There is corruption, there is waste, perhaps even the $800 billion
worth Republicans have argued exists, even as they try to prevent the
top 2 percent of Americans from paying the rates they once paid under
President Clinton.
All
these things are important. But they pale next to the challenges we
face that literally threaten to plunge the world, let alone our
nation, into turmoil.
Climate
change, along with more severe weather patterns, drought, and rising
sea levels, poses economic as well as "natural" disaster
risks.
The
Middle East mess, for which both our initial good intentions and our
current loss of leadership and vision are at least partially
responsible, could trigger regional and perhaps world warfare that
makes Book of Revelation-style doom a reality.
Chemical
weapons stockpiles in Syra and terrorists with access to those.
Iranian nuclear weapons, and the same old hatred of Israel that
threatens yet another war of genocide against the Jews in a new
century.
And
in the middle, Palestinians now generations into their unwanted role
of hot potato being tossed between Arabic power brokers, Israel and
the nations supporting both sides.
Famine
grows in Africa. Drought threatens even America's bread basket.
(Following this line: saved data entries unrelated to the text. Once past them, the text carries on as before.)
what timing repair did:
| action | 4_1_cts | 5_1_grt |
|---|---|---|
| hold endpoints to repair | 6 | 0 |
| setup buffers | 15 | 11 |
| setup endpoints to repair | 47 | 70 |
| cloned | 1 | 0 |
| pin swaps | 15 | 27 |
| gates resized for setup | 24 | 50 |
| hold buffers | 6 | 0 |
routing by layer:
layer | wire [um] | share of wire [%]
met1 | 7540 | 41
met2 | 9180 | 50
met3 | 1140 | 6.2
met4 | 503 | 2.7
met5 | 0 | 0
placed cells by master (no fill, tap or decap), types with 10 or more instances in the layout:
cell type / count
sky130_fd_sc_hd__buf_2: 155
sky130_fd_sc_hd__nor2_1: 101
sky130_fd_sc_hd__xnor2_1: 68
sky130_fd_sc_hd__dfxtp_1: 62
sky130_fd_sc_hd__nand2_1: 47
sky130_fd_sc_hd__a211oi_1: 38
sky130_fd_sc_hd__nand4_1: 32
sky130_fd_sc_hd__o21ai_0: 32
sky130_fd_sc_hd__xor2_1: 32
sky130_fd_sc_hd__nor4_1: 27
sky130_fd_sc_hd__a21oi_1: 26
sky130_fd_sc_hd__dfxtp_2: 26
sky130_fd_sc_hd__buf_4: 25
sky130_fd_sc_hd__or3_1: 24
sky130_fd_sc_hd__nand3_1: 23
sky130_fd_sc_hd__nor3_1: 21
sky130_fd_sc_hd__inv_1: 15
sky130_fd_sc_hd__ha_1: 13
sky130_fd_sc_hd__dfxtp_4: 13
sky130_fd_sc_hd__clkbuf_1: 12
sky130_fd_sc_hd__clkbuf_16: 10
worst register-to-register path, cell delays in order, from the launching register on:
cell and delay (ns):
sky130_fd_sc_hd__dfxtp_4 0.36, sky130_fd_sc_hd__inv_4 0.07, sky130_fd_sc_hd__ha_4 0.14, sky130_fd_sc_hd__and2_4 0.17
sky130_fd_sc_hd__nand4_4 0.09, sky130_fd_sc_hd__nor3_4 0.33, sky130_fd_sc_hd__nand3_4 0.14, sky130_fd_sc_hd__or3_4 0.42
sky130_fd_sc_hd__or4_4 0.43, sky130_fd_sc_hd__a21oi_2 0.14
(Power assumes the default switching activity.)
Energy costs soar, leading to rising prices amid static, even
retreating incomes that are eroding the Middle Class.
There
is also, perhaps more important than all these things in the long
run, a moral and cultural erosion that seems only to be accelerating.
We
don't need to argue specifics of the rights for gays, minorities and
the unborn to agree that broken families and fatherless families are
turning out troubled kids, many of whom seem devoid of morals or
respect for life and property.
Like
our economy, foreign policy and morals, the family unit that is the
cornerstone of any civilization seems bankrupt.
Bottom
line: It is ALL unsustainable.
So,
pretty bleak, yes? Beyond our abilities to solve, probably.
That's
why there's faith. And with faith, in God and each other, we can
address each and every one of our challenges. One at a time.
It
starts with knowing that, and acting on that. It can start with a
smile, a hand up, a prayer and decisions that are based on treating
the Other as we would like to be treated.
Pass
it on.
It
is our only hope.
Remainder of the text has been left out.